Application outside railway sector

	Status of development outside railway sector: in use
		Biodiesel is already used in the automotive and truck sector. An example is Kreiswerke Heinsberg KWH, Germany, which migrated the whole fleet of busses to biodiesel by 1998. The production of rape-oil-methylester (RME-biodiesel) doesn’t hit upon substantial obstacles.

	Time horizon for broad application outside railway sector: in 5 - 10 years
		Broad application is doubtful due to economic and environmental drawbacks. Furthermore, agricultural capacity for rape production is a limiting factor. A rapid diffusion into the diesel fleet will be impeded by limited agricultural areas in Europe. Most rape is planted on fallow land. In the EU there is a limit for the production of oil-seed (Blair-House-Agreement) motivated by trade policies. Current capacities allow for a biodiesel production of 1,4 million tons. The potential may be considerably greater in Eastern Europe, especially Poland, Hungary, the Czech Republic and Bulgaria, due to big stretches of fallow land. In Germany, the substitution of conventional diesel by biodiesel is much less than 1% (2000/2001). Even if all the areas permitted for rape cultivation were used, the degree of substitution would not exceed 0.5 %.

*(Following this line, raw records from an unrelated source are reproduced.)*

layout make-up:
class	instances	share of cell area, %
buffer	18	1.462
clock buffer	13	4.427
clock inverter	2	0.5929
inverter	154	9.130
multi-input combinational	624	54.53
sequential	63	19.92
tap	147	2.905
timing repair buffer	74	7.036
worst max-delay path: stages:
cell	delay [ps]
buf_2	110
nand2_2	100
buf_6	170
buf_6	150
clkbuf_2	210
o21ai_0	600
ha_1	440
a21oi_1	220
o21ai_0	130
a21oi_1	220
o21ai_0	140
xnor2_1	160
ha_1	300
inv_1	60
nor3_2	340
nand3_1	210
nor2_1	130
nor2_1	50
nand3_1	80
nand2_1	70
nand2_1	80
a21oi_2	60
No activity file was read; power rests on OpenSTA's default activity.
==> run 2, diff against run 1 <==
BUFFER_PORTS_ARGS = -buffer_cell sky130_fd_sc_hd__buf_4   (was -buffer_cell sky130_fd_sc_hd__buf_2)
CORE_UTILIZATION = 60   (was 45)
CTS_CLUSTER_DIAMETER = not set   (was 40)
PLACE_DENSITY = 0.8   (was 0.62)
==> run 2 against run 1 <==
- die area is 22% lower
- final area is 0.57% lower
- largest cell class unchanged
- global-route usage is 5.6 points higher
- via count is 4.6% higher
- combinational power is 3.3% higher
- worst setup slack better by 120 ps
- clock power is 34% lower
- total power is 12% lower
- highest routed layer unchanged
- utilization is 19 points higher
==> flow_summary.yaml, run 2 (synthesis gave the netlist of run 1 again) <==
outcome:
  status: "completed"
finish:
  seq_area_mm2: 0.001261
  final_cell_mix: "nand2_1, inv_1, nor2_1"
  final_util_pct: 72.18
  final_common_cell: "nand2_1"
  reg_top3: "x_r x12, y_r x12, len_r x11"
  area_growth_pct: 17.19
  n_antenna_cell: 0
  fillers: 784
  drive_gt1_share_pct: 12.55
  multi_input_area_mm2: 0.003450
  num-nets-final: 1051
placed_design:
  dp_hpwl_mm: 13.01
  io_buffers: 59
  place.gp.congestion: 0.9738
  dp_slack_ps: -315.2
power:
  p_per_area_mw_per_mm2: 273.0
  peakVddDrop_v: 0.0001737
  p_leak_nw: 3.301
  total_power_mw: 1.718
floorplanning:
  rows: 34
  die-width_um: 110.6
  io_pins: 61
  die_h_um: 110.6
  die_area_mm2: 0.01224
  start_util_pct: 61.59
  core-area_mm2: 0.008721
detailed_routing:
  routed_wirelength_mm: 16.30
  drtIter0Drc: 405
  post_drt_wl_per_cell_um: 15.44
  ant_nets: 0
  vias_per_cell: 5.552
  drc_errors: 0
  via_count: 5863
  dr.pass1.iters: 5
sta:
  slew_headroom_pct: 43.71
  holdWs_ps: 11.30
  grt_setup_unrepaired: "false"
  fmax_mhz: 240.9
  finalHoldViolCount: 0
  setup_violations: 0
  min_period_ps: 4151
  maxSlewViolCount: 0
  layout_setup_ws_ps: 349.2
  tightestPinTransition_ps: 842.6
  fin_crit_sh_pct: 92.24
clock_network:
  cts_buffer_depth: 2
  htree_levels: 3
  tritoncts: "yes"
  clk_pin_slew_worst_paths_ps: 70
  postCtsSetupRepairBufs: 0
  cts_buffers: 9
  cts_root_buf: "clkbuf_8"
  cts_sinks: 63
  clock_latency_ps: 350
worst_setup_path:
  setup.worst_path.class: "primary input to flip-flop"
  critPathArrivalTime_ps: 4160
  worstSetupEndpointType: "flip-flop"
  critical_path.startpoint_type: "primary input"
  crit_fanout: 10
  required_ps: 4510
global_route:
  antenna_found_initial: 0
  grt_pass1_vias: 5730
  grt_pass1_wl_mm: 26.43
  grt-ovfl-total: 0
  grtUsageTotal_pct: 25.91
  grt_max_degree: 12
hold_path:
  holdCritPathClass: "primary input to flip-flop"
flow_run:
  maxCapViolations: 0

	Expected technological development outside railway sector: basically exploited
		There is some potential in the production of RME: upgrade rape species optimise oil mills (resulting in an increased oil yield and improved oil quality) improve esterification technology (optimised use of energy, improved technology for separating and cleaning Methylester and Glycerin and quality control of production and distribution. These improvements may also reduce production costs.

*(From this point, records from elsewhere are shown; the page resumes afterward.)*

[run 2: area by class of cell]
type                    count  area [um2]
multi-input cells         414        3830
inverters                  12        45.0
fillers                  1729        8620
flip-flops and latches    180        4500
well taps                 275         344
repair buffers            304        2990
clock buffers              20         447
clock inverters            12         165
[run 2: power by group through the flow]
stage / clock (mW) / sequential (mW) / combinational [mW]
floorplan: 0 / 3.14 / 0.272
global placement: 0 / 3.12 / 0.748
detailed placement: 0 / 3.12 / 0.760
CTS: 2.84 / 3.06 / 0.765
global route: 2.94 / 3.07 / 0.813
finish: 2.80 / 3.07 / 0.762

	Market potential outside railway sector: small
		A wide-spread introduction in the automotive sector is doubtful due to limitations set out in Time horizon for broad application.

Overall rating

	Overall potential: not promising
	Time horizon: (no data)
		At first sight, rape oil methyl-ester (being a regenerative fuel) promises substantial environmental advantages over diesel fuel from fossile sources. However, a thorough environmental assessment shows that the effects of biodiesel are ambivalent. In view of additional economic problems such as high price and lack of production capacity for generalised use, the potential of biodiesel for railway applications is very doubtful.